# Analyze A/B Test Results


## Table of Contents
- [Introduction](#intro)
- [Part I - Probability](#probability)
- [Part II - A/B Test](#ab_test)
- [Part III - Regression](#regression)


<a id='intro'></a>
### Introduction
A/B tests are commonly performed to understand the results of A/B tests. For this project a company is considering making changes to its e-commerce website. The goal is to help the company understand if they should implement the new page, keep the old page, or perhaps run the experiment longer to make their decision.

<a id='probability'></a>
### Part I - Probability

In [1]:
#import required libraries
import pandas as pd
import numpy as np
import random
import matplotlib.pyplot as plt

#plot visualisation in notebook
%matplotlib inline

#set the seed to assure replicability
random.seed(42)

In [2]:
#read in the data
df = pd.read_csv(r'C:\Users\noama\ab_data.csv')

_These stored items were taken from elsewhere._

**src/rtl/fp16_align_acc_pkg.sv**
```systemverilog
// fp16_align_acc_pkg
// Shared widths, the controller state encoding and the buffered-term record
// for the FP16 alignment accumulator.
package fp16_align_acc_pkg;

  localparam int SUM_W    = 19;             // accumulator / result width
  localparam int EXP_W    = 5;              // biased exponent width
  localparam int MANT_W   = 11;             // mantissa incl. explicit leading one
  localparam int EXT_W    = 3;              // guard/round/sticky extension
  localparam int LEAD_POS = 13;             // leading-one position in the aligned magnitude
  localparam int MAG_W    = LEAD_POS + 1;   // aligned magnitude width

  typedef enum logic [1:0] {
    COLLECT = 2'd0,
    ALIGN   = 2'd1,
    DONE    = 2'd2
  } state_t;

  typedef struct packed {
    logic              sign;
    logic [EXP_W-1:0]  exp;
    logic [MANT_W-1:0] mant;
  } term_t;

endpackage

```
**src/rtl/fp16_align_acc_align_shifter.sv**
```systemverilog
// fp16_align_acc_align_shifter
// Combinational alignment of one buffered term to the group exponent.
// Right-shifts {mant,GRS} by (max_exp - exp), folds every shifted-out bit
// into bit 0 as sticky, and returns the signed 19-bit addend.
// Ports:
//   max_exp - group reference exponent
//   term    - buffered {sign, exp, mant}
//   addend  - two's-complement aligned term, zero-extended to SUM_W
module fp16_align_acc_align_shifter
  import fp16_align_acc_pkg::*;
(
  input  logic [EXP_W-1:0] max_exp,
  input  term_t            term,
  output logic [SUM_W-1:0] addend
);

  logic [EXP_W-1:0] shift_s;
  logic [MAG_W-1:0] ext_s;
  logic [MAG_W-1:0] mask_s;
  logic [MAG_W-1:0] mag_s;
  logic             sticky_s;

  // Shift, sticky collapse and conditional negation of one term
  always_comb begin
    shift_s  = max_exp - term.exp;
    ext_s    = {term.mant, {EXT_W{1'b0}}};
    mask_s   = '0;
    sticky_s = 1'b0;
    mag_s    = '0;
    if (term.mant == '0) begin
      // A zero term may carry any exponent, so the wrapped shift is irrelevant.
      mag_s = '0;
    end else if (shift_s >= EXP_W'(MAG_W)) begin
      // Every significant bit falls off the end: only sticky survives.
      mag_s = MAG_W'(1);
    end else begin
      mask_s   = (MAG_W'(1) << shift_s) - MAG_W'(1);
      sticky_s = |(ext_s & mask_s);
      mag_s    = (ext_s >> shift_s) | {{(MAG_W-1){1'b0}}, sticky_s};
    end
    if (term.sign) begin
      addend = ~{{(SUM_W-MAG_W){1'b0}}, mag_s} + SUM_W'(1);
    end else begin
      addend = {{(SUM_W-MAG_W){1'b0}}, mag_s};
    end
  end

endmodule

```
**src/rtl/fp16_align_acc.sv**
```systemverilog
// fp16_align_acc
// Collects N_TERMS FP16 terms, tracks the largest exponent of the nonzero
// terms, then aligns and sums one buffered term per cycle into a 19-bit
// two's-complement result (leading one at bit 13, GRS in bits 2:0).
// No rounding is done here.
// Ports:
//   i_clk, i_rst_n             - clock, synchronous active-low reset
//   i_valid/o_ready            - input term handshake (ready only in COLLECT)
//   i_sign, i_exp, i_mant      - input term
//   o_valid/i_ready            - result handshake
//   o_sum, o_max_exp           - aligned group sum and its reference exponent
module fp16_align_acc
  import fp16_align_acc_pkg::*;
#(
  parameter int N_TERMS = 4
) (
  input  logic              i_clk,
  input  logic              i_rst_n,
  input  logic              i_valid,
  output logic              o_ready,
  input  logic              i_sign,
  input  logic [EXP_W-1:0]  i_exp,
  input  logic [MANT_W-1:0] i_mant,
  output logic              o_valid,
  input  logic              i_ready,
  output logic [SUM_W-1:0]  o_sum,
  output logic [EXP_W-1:0]  o_max_exp
);

  // k has to reach N_TERMS: that extra ALIGN step publishes the finished sum.
  localparam int K_W = $clog2(N_TERMS + 1);

  state_t           state_r;
  logic [K_W-1:0]   k_r;
  logic [EXP_W-1:0] max_r;
  logic [SUM_W-1:0] acc_r;
  term_t            buf_r [N_TERMS];
  logic             ready_r;
  logic             valid_r;
  logic [SUM_W-1:0] sum_r;
  logic [EXP_W-1:0] max_out_r;
  term_t            cur_s;
  logic [SUM_W-1:0] addend_s;

  assign o_ready   = ready_r;
  assign o_valid   = valid_r;
  assign o_sum     = sum_r;
  assign o_max_exp = max_out_r;

  // Select the buffered term addressed by k; the publish step sees a zero term
  always_comb begin
    cur_s = '0;
    for (int i = 0; i < N_TERMS; i++) begin
      if (k_r == K_W'(i)) begin
        cur_s = buf_r[i];
      end else begin
        cur_s = cur_s;
      end
    end
  end

  fp16_align_acc_align_shifter u_align_shifter (
    .max_exp (max_r),
    .term    (cur_s),
    .addend  (addend_s)
  );

  // Controller FSM, term buffer, running max, accumulator and output registers
  always_ff @(posedge i_clk) begin
    if (!i_rst_n) begin
      state_r   <= COLLECT;
      k_r       <= '0;
      max_r     <= '0;
      acc_r     <= '0;
      ready_r   <= 1'b1;
      valid_r   <= 1'b0;
      sum_r     <= '0;
      max_out_r <= '0;
      for (int i = 0; i < N_TERMS; i++) begin
        buf_r[i] <= '0;
      end
    end else begin
      case (state_r)
        COLLECT: begin
          if (i_valid && ready_r) begin
            for (int i = 0; i < N_TERMS; i++) begin
              if (k_r == K_W'(i)) begin
                buf_r[i] <= {i_sign, i_exp, i_mant};
              end
            end
            // Zero terms carry no magnitude and must not pull the reference up.
            if ((i_mant != '0) && (i_exp > max_r)) begin
              max_r <= i_exp;
            end
            if (k_r == K_W'(N_TERMS - 1)) begin
              state_r <= ALIGN;
              k_r     <= '0;
              acc_r   <= '0;
              ready_r <= 1'b0;
            end else begin
              k_r <= k_r + K_W'(1);
            end
          end
        end
        ALIGN: begin
          if (k_r == K_W'(N_TERMS)) begin
            sum_r     <= acc_r;
            max_out_r <= max_r;
            valid_r   <= 1'b1;
            state_r   <= DONE;
          end else begin
            acc_r <= acc_r + addend_s;
            k_r   <= k_r + K_W'(1);
          end
        end
        DONE: begin
          if (i_ready) begin
            valid_r <= 1'b0;
            ready_r <= 1'b1;
            state_r <= COLLECT;
            k_r     <= '0;
            max_r   <= '0;
            acc_r   <= '0;
          end
        end
        default: begin
          state_r <= COLLECT;
          k_r     <= '0;
          max_r   <= '0;
          acc_r   <= '0;
          ready_r <= 1'b1;
          valid_r <= 1'b0;
        end
      endcase
    end
  end

endmodule

```
`src/rtl/pipe_stall_ctrl_if.sv`:
```
// Handshake bundle between the pipeline stages and the central stall controller.
// The controller takes the slave side; the stages (or a bench) take the master side.
interface pipe_stall_ctrl_if #(
   parameter int CNT_W = 6
);
   logic             id_stallreq;
   logic             ex_mc_start;
   logic [CNT_W-1:0] ex_mc_len;
   logic             mem_req;
   logic             mem_ack;
   logic             flush_req;
   logic [5:0]       stall;
   logic             flush;
   logic             ex_mc_done;
   logic             ex_mc_abort;
   logic             mem_timeout;
   logic [31:0]      stall_cycles;

   modport master (
      output id_stallreq, ex_mc_start, ex_mc_len, mem_req, mem_ack, flush_req,
      input  stall, flush, ex_mc_done, ex_mc_abort, mem_timeout, stall_cycles
   );

   modport slave (
      input  id_stallreq, ex_mc_start, ex_mc_len, mem_req, mem_ack, flush_req,
      output stall, flush, ex_mc_done, ex_mc_abort, mem_timeout, stall_cycles
   );
endinterface

```
`src/rtl/pipe_stall_ctrl.sv`:
```
// Central stall/flush controller for the 5-stage core: EX multi-cycle sequencing and MEM wait timeout.
// Define PIPE_STALL_PERF_EN to build the stall_cycles performance counter; otherwise it reads 0.
module pipe_stall_ctrl #(
   parameter int CNT_W       = 6,
   parameter int MEM_TIMEOUT = 64,
   parameter int TO_W        = 7
) (
   input logic               clk_i,
   input logic               rst_ni,
   pipe_stall_ctrl_if.slave  bus
);

   localparam logic [0:0] IDLE = 1'b0;
   localparam logic [0:0] BUSY = 1'b1;

   logic [0:0]       ex_state_q, ex_state_d;
   logic [CNT_W-1:0] ex_cnt_q, ex_cnt_d;
   logic [TO_W-1:0]  mem_cnt_q, mem_cnt_d;
   logic             mem_timeout_q;

   logic       mem_stall;
   logic       timeout_hit;
   logic       flush_any;
   logic       ex_stall;
   logic       mc_done;
   logic       mc_abort;
   logic [5:0] stall_vec;

   assign mem_stall   = bus.mem_req & ~bus.mem_ack;
   assign timeout_hit = mem_stall && (mem_cnt_q == TO_W'(MEM_TIMEOUT - 1));
   assign flush_any   = bus.flush_req | timeout_hit;

   // A MEM stall freezes the EX countdown and also holds off completion,
   // so the op always finishes exactly as many cycles late as MEM stalled it.
   always_comb begin
      ex_state_d = ex_state_q;
      ex_cnt_d   = ex_cnt_q;
      ex_stall   = 1'b0;
      mc_done    = 1'b0;
      mc_abort   = 1'b0;
      if (flush_any) begin
         ex_state_d = IDLE;
         ex_cnt_d   = '0;
         mc_abort   = (ex_state_q == BUSY);
      end else if (ex_state_q == IDLE) begin
         if (bus.ex_mc_start) begin
            if (bus.ex_mc_len >= CNT_W'(2)) begin
               ex_stall   = 1'b1;
               ex_state_d = BUSY;
               ex_cnt_d   = bus.ex_mc_len - CNT_W'(2);
            end else begin
               mc_done = 1'b1;
            end
         end
      end else if (ex_cnt_q != '0) begin
         ex_stall = 1'b1;
         if (!mem_stall) begin
            ex_cnt_d = ex_cnt_q - CNT_W'(1);
         end
      end else if (!mem_stall) begin
         mc_done    = 1'b1;
         ex_state_d = IDLE;
      end
   end

   always_comb begin
      stall_vec = 6'b000000;
      if (flush_any) begin
         stall_vec = 6'b000000;
      end else if (mem_stall) begin
         stall_vec = 6'b011111;
      end else if (ex_stall) begin
         stall_vec = 6'b001111;
      end else if (bus.id_stallreq) begin
         stall_vec = 6'b000111;
      end
   end

   assign mem_cnt_d = (flush_any || !mem_stall) ? '0 : mem_cnt_q + TO_W'(1);

   always_ff @(posedge clk_i or negedge rst_ni) begin
      if (!rst_ni) begin
         ex_state_q    <= IDLE;
         ex_cnt_q      <= '0;
         mem_cnt_q     <= '0;
         mem_timeout_q <= 1'b0;
      end else begin
         ex_state_q    <= ex_state_d;
         ex_cnt_q      <= ex_cnt_d;
         mem_cnt_q     <= mem_cnt_d;
         mem_timeout_q <= timeout_hit;
      end
   end

   // Combinational outputs are held low while reset is asserted.
   assign bus.stall       = rst_ni ? stall_vec : 6'b000000;
   assign bus.flush       = rst_ni & flush_any;
   assign bus.ex_mc_done  = rst_ni & mc_done;
   assign bus.ex_mc_abort = rst_ni & mc_abort;
   assign bus.mem_timeout = mem_timeout_q;

`ifdef PIPE_STALL_PERF_EN
   logic [31:0] stall_cycles_q;

   always_ff @(posedge clk_i or negedge rst_ni) begin
      if (!rst_ni) begin
         stall_cycles_q <= 32'h0;
      end else if (stall_vec != 6'b000000) begin
         stall_cycles_q <= stall_cycles_q + 32'h1;
      end
   end

   assign bus.stall_cycles = stall_cycles_q;
`else
   assign bus.stall_cycles = 32'h0;
`endif

endmodule

```
`src/flat_wrapper.sv`:
```
// flat-port wrapper written by rule: the top's interface ports become plain ports
module pipe_stall_ctrl_flat 
#(
   parameter int CNT_W       = 6,
   parameter int MEM_TIMEOUT = 64,
   parameter int TO_W        = 7
)
  (clk_i, rst_ni, bus_id_stallreq, bus_ex_mc_start, bus_ex_mc_len, bus_mem_req, bus_mem_ack, bus_flush_req, bus_stall, bus_flush, bus_ex_mc_done, bus_ex_mc_abort, bus_mem_timeout, bus_stall_cycles);
  pipe_stall_ctrl_if #(.CNT_W(CNT_W)) bus_i ();
  input logic clk_i;
  input logic rst_ni;
  input wire logic [$bits(bus_i.id_stallreq)-1:0] bus_id_stallreq;
  input wire logic [$bits(bus_i.ex_mc_start)-1:0] bus_ex_mc_start;
  input wire logic [$bits(bus_i.ex_mc_len)-1:0] bus_ex_mc_len;
  input wire logic [$bits(bus_i.mem_req)-1:0] bus_mem_req;
  input wire logic [$bits(bus_i.mem_ack)-1:0] bus_mem_ack;
  input wire logic [$bits(bus_i.flush_req)-1:0] bus_flush_req;
  output wire logic [$bits(bus_i.stall)-1:0] bus_stall;
  output wire logic [$bits(bus_i.flush)-1:0] bus_flush;
  output wire logic [$bits(bus_i.ex_mc_done)-1:0] bus_ex_mc_done;
  output wire logic [$bits(bus_i.ex_mc_abort)-1:0] bus_ex_mc_abort;
  output wire logic [$bits(bus_i.mem_timeout)-1:0] bus_mem_timeout;
  output wire logic [$bits(bus_i.stall_cycles)-1:0] bus_stall_cycles;
  assign bus_i.id_stallreq = bus_id_stallreq;
  assign bus_i.ex_mc_start = bus_ex_mc_start;
  assign bus_i.ex_mc_len = bus_ex_mc_len;
  assign bus_i.mem_req = bus_mem_req;
  assign bus_i.mem_ack = bus_mem_ack;
  assign bus_i.flush_req = bus_flush_req;
  assign bus_stall = bus_i.stall;
  assign bus_flush = bus_i.flush;
  assign bus_ex_mc_done = bus_i.ex_mc_done;
  assign bus_ex_mc_abort = bus_i.ex_mc_abort;
  assign bus_mem_timeout = bus_i.mem_timeout;
  assign bus_stall_cycles = bus_i.stall_cycles;
  pipe_stall_ctrl #(.CNT_W(CNT_W), .MEM_TIMEOUT(MEM_TIMEOUT), .TO_W(TO_W)) u_core (.clk_i(clk_i), .rst_ni(rst_ni), .bus(bus_i));
endmodule
```
`config.mk`:
```
export PLATFORM = sky130hd
export DESIGN_NAME = pipe_stall_ctrl_flat
export DESIGN_NICKNAME = d
export VERILOG_FILES = /design/src/rtl/pipe_stall_ctrl_if.sv /design/src/rtl/pipe_stall_ctrl.sv /design/src/flat_wrapper.sv
export SDC_FILE = /design/constraint.sdc
export NUM_CORES = 1
export LEC_CHECK = 0
export CAP_MARGIN = 20
export CORE_ASPECT_RATIO = 0.7
export CORE_MARGIN = 5
export CORE_UTILIZATION = 45
export DETAILED_ROUTE_END_ITERATION = 8
export PLACE_DENSITY = 0.85
export SYNTH_ARGS = -nofsm -noshare
export SYNTH_HDL_FRONTEND = slang
export SYNTH_SLANG_ARGS = --single-unit
```
`constraint.sdc`:
```
create_clock -name clk_i -period 3.5 [get_ports clk_i]
set_input_delay 0.35 -clock clk_i [delete_from_list [all_inputs] [get_ports clk_i]]
set_output_delay 0.35 -clock clk_i [all_outputs]
set_load 0.02 [all_outputs]
```
==> results_dict.tcl <==
set metrics [dict create \
    fin_crit_ns 2.77 \
    cts_sinks 15 \
    ys_async_sr_fraction_pct 100 \
    power_switching_uw 178 \
    drv_cap 0 \
    layout_common_cells "conb_1, clkdlybuf4s50_1, nor2_1, dfrtp_1, nand2_1" \
    ant_nets 0 \
    vias 949 \
    crit_required_ns 3.15 \
    die_area_mm2 0.00393 \
    fin_crit_sh_pct 79.0 \
    power_frac_seq_pct 39.1 \
    syn_to_final_growth_pct 11.8 \
    post_cts_buffers 0 \
    finalSetupViolCount 0 \
    synth-edff-count 0 \
    cts-root-buf "clkbuf_8" \
    clkTransAtPathRegs_ns 0.05 \
    timing.fmax_mhz 362 \
    critPathKind "reg -> out" \
    min_path_type "in -> async" \
    avgSynthCellArea_um2 8.51 \
    whs_ns 0.462 \
    htreeDepth 1 \
    yosysSeqAreaShare_pct 30.2 \
    finalWorstSetupSlack_ns 0.735 \
    cts-hold-fix-buffers 0 \
    layout_commonest_cell "conb_1" \
    p_leak_nw 0.638 \
    clock_path_buffers 2 \
    finalHoldViolations 0 \
    ios 55 \
    routed_wl_um 2420 \
    p_comb_share_pct 34.0 \
    syn_area_mm2 0.00124 \
    start_util_pct 45.6 \
    final_util_pct 51.0 \
    drt-vias-per-instance 4.67 \
    post_drt_wl_per_cell_um 11.9 \
    antenna_found_initial 0 \
    ir_drop_v 0.000242 \
    die_h_um 54.0 \
    place_hpwl_um 1990 \
    dr.first_iter.drc_count 97 \
    route.detailed.drc 0 \
    die-width_um 72.8 \
    cts_buffers 3 \
    grt-ovfl-total 0 \
    rows 16 \
    post_route_cells_drive_above_1_share_pct 7.19 \
    coreArea_mm2 0.00272 \
    grtUsageTotal_pct 13.0 \
    crit_path_end_kind "primary output" \
    rsz0062_at_grt "false" \
    diodes 0 \
    intPower_uw 329 \
    pwr-share-clk_pct 27.0 \
    drt_pass1_iterations 4 \
    dp_cells 199 \
    insertion_delay_ns 0.25 \
    ys.flop_type "dfrtp_1" \
    gp_congestion 0.876 \
    slew_viol_final 0 \
    clock_skew_ns 0.00220 \
    worst-path-max-fanout 13 \
    start_kind "register" \
    finalSetupTns_ns 0 \
    syn_inst 146 \
    cts_tree "done" \
    grt_pass1_vias 816 \
    p_sw_share_pct 35.1 \
    p_per_area_mw_per_mm2 365 \
    finalNonFillerCells 203 \
    ys_ff_latch 15 \
    grt_start_max_net_pins 14 \
    final_nets 185 \
    cp_data_arrival_time_ns 2.42 \
    tightestPinTransition_ns 0.549 \
    post_cts_resized 0 \
    pre_cts_ws_ns 0.813 \
    grt_pass1_wl_um 3800 \
    ys_types 36 \
    relSlewSlack_pct 63.3 \
    yosys_warnings 0 \
    status "complete, no violations" \
    io_buffers 21 \
]
[critical path, cell delays in order, from the launching register on]
cell and delay [ns]:
dfrtp_1 0.51, nor3b_1 0.22, and3_1 0.24, o31ai_1 0.34
nor2_1 0.07, nor2_1 0.16, clkdlybuf4s50_1 0.64
[final cells by class]
class,instances,area [um2]
clock buffers,4,45.0
fillers,281,1330
inverters,6,22.5
flip-flops and latches,15,375
repair buffers,22,218
multi-input cells,120,683
well taps,36,45.0
[synthesized netlist by cell type (all sizes together) (4+ instances only)]
library cell	n	area, um2
a21oi	6	30.0
and3	6	37.5
buf	37	282
dfrtp	15	375
ha	4	50.1
inv	6	22.5
nand2	7	26.3
nand3	4	20.0
nor2	19	81.3
nor3	4	20.0
o21ai	8	43.8
xnor2	5	43.8
[metrics by stage]
step	cell area [um2]	power, mW
2_1_floorplan	1360	0.353
3_3_place_gp	1340	0.368
3_5_place_dp	1340	0.370
4_1_cts	1390	0.511
5_1_grt	1390	0.539
6_report	1390	0.507
[routing by layer]
layer / global-route usage, % / wire length (um)
met5: 0 / 0
met4: 6.13 / 44
met3: 5.04 / 235
met2: 18.0 / 1040
met1: 17.5 / 1100
[power by group through the flow]
stage          Combinational, mW  Sequential [mW]  Clock [mW]
3_3_place_gp               0.167            0.200           0
2_1_floorplan              0.158            0.195           0
5_1_grt                    0.187            0.199       0.152
4_1_cts                    0.170            0.198       0.143
3_5_place_dp               0.169            0.201           0
6_report                   0.172            0.198       0.137
[path summary, 6_finish.rpt]
kind	from	endpoint	slack (ns)	depth (start not counted)
setup / recovery	u_core.ex_state_q	bus_stall[0]	0.73	6
min in group clk_i	u_core.mem_cnt_q[0]	u_core.mem_cnt_q[0]	0.47	1
hold / removal	rst_ni	u_core.ex_cnt_q[5]	0.46	1
hold reg to reg	u_core.mem_cnt_q[0]	u_core.mem_cnt_q[0]	0.47	1
setup reg to reg	u_core.ex_state_q	u_core.ex_cnt_q[3]	1.76	5
max in group asynchronous	rst_ni	u_core.ex_cnt_q[1]	2.54	2
[sequential cells by signal (all words and copies together), names as in the netlist]
signal / cells
u_core.mem_cnt_q: 7
u_core.ex_state_q: 1
u_core.bus.mem_timeout: 1
u_core.ex_cnt_q: 6
[cell families after synthesis]
group           share of synthesized area (%)
compound gates                           12.4
buf+inv                                  24.5
other cells                             0.302
xor+xnor                                 4.93
fa+ha+maj                                4.03
simple gates                             23.7
flops                                    30.2
No activity file was read; power rests on OpenSTA's default activity.
[src/rtl/regfile_2r1w.sv]
// ============================================================================
// Module   : regfile_2r1w
// Brief    : 2-read / 1-write register file with registered reads and
//            write-to-read forwarding. Build macro REGFILE_ZERO_REG_EN
//            hard-wires entry DEPTH-1 to zero.
// Revision : 1.0 - initial release
// ============================================================================
`default_nettype none

module regfile_2r1w #(
    parameter int WIDTH = 64,
    parameter int DEPTH = 32
) (
    input  logic                     clk,
    input  logic                     reset_n,
    input  logic                     wr_en,
    input  logic [$clog2(DEPTH)-1:0] wr_addr,
    input  logic [WIDTH-1:0]         wr_data,
    input  logic                     rd_en,
    input  logic [$clog2(DEPTH)-1:0] rd_addr0,
    input  logic [$clog2(DEPTH)-1:0] rd_addr1,
    output logic [WIDTH-1:0]         rd_data0,
    output logic [WIDTH-1:0]         rd_data1,
    output logic                     rd_valid
);

    localparam int            AW        = $clog2(DEPTH);
    localparam logic [AW:0]   DEPTH_L   = (AW+1)'(DEPTH);
    localparam logic [AW-1:0] LAST_ADDR = AW'(DEPTH - 1);

`ifdef REGFILE_ZERO_REG_EN
    localparam bit ZERO_REG = 1'b1;
`else
    localparam bit ZERO_REG = 1'b0;
`endif

    logic [WIDTH-1:0] mem [DEPTH];
    logic             wr_ok;
    logic [WIDTH-1:0] rd_next0;
    logic [WIDTH-1:0] rd_next1;

    function automatic logic in_range(input logic [AW-1:0] a);
        return ({1'b0, a} < DEPTH_L);
    endfunction

    function automatic logic is_zero_reg(input logic [AW-1:0] a);
        return ZERO_REG && (a == LAST_ADDR);
    endfunction

    // A write is valid only in range and never to the hard-wired zero entry
    assign wr_ok = wr_en && in_range(wr_addr) && !is_zero_reg(wr_addr);

    always_comb begin
        rd_next0 = '0;
        rd_next1 = '0;
        if (in_range(rd_addr0) && !is_zero_reg(rd_addr0)) begin
            rd_next0 = (wr_ok && (wr_addr == rd_addr0)) ? wr_data : mem[rd_addr0];
        end
        if (in_range(rd_addr1) && !is_zero_reg(rd_addr1)) begin
            rd_next1 = (wr_ok && (wr_addr == rd_addr1)) ? wr_data : mem[rd_addr1];
        end
    end

    always_ff @(posedge clk or negedge reset_n) begin
        if (!reset_n) begin
            for (int i = 0; i < DEPTH; i++) begin
                mem[i] <= '0;
            end
        end else if (wr_ok) begin
            mem[wr_addr] <= wr_data;
        end
    end

    always_ff @(posedge clk or negedge reset_n) begin
        if (!reset_n) begin
            rd_data0 <= '0;
            rd_data1 <= '0;
            rd_valid <= 1'b0;
        end else begin
            rd_valid <= rd_en;
            if (rd_en) begin
                rd_data0 <= rd_next0;
                rd_data1 <= rd_next1;
            end
        end
    end

endmodule

`default_nettype wire
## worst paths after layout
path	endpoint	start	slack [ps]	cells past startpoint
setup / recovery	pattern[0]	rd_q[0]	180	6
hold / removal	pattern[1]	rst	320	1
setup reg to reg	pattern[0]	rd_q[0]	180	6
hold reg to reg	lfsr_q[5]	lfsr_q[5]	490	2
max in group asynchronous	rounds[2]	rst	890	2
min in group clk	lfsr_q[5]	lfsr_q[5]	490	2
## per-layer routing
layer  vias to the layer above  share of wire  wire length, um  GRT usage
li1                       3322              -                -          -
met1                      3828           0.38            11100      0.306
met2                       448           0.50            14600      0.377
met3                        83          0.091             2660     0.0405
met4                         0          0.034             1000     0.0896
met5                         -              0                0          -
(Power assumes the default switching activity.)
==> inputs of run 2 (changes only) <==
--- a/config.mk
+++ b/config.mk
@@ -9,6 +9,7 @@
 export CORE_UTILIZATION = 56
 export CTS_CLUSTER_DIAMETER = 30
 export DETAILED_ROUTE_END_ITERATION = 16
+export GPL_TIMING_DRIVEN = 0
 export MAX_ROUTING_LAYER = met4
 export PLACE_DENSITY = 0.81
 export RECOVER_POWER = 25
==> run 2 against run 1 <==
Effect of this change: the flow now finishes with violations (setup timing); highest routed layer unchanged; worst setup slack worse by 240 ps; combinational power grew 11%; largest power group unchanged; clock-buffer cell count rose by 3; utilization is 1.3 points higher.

#display top 5 rows of dataset
df.head()

Unnamed: 0,user_id,timestamp,group,landing_page,converted
0,851104,2017-01-21 22:11:48.556739,control,old_page,0
1,804228,2017-01-12 08:01:45.159739,control,old_page,0
2,661590,2017-01-11 16:55:06.154213,treatment,new_page,0
3,853541,2017-01-08 18:28:03.143765,treatment,new_page,0
4,864975,2017-01-21 01:52:26.210827,control,old_page,1


In [3]:
#count number of rows in the dataset
df.shape[0]

294478

In [4]:
#count number of unique users in the dataset
df.user_id.nunique()

290584

In [5]:
#calculate proportion of users converted
df.converted.mean()

0.11965919355605512

In [6]:
#The number of times the new_page and treatment don't line up
non_align = df[(df['group'] == "treatment") & (df['landing_page'] == "old_page") | (df['group'] == "control") & (df['landing_page'] == "new_page")]
non_align.shape[0]

3893

In [7]:
#find and count rows with missing values
df.isna().sum()

user_id         0
timestamp       0
group           0
landing_page    0
converted       0
dtype: int64

For the rows where **treatment** is not aligned with **new_page** or **control** is not aligned with **old_page**, we cannot be sure if this row truly received the new or old page. 

In [8]:
#drop egregious rows
IndexNames = df[(df['group'] == "treatment") & (df['landing_page'] == "old_page") | (df['group'] == "control") & (df['landing_page'] == "new_page")].index
df2 = df.drop(IndexNames)

In [9]:
# Double Check all of the correct rows were removed - this should be 0
df2[((df2['group'] == 'treatment') == (df2['landing_page'] == 'new_page')) == False].shape[0]

0

In [10]:
#recaculate count number of unique user_ids in new dataset with offending rows removed
df2['user_id'].nunique()

290584

In [11]:
#search for erronously repeated unique user_id
df2['user_id'].value_counts()

773192    2
630732    1
811737    1
797392    1
795345    1
         ..
650647    1
648598    1
654741    1
652692    1
630836    1
Name: user_id, Length: 290584, dtype: int64

In [12]:
#isolate row information for the repeat user_id
df2.query('user_id == "773192"')

Unnamed: 0,user_id,timestamp,group,landing_page,converted
1899,773192,2017-01-09 05:37:58.781806,treatment,new_page,0
2893,773192,2017-01-14 02:55:59.590927,treatment,new_page,0


In [13]:
#Remove one of the rows with a duplicate user_id
df2 = df2.drop_duplicates(['user_id'], keep='first')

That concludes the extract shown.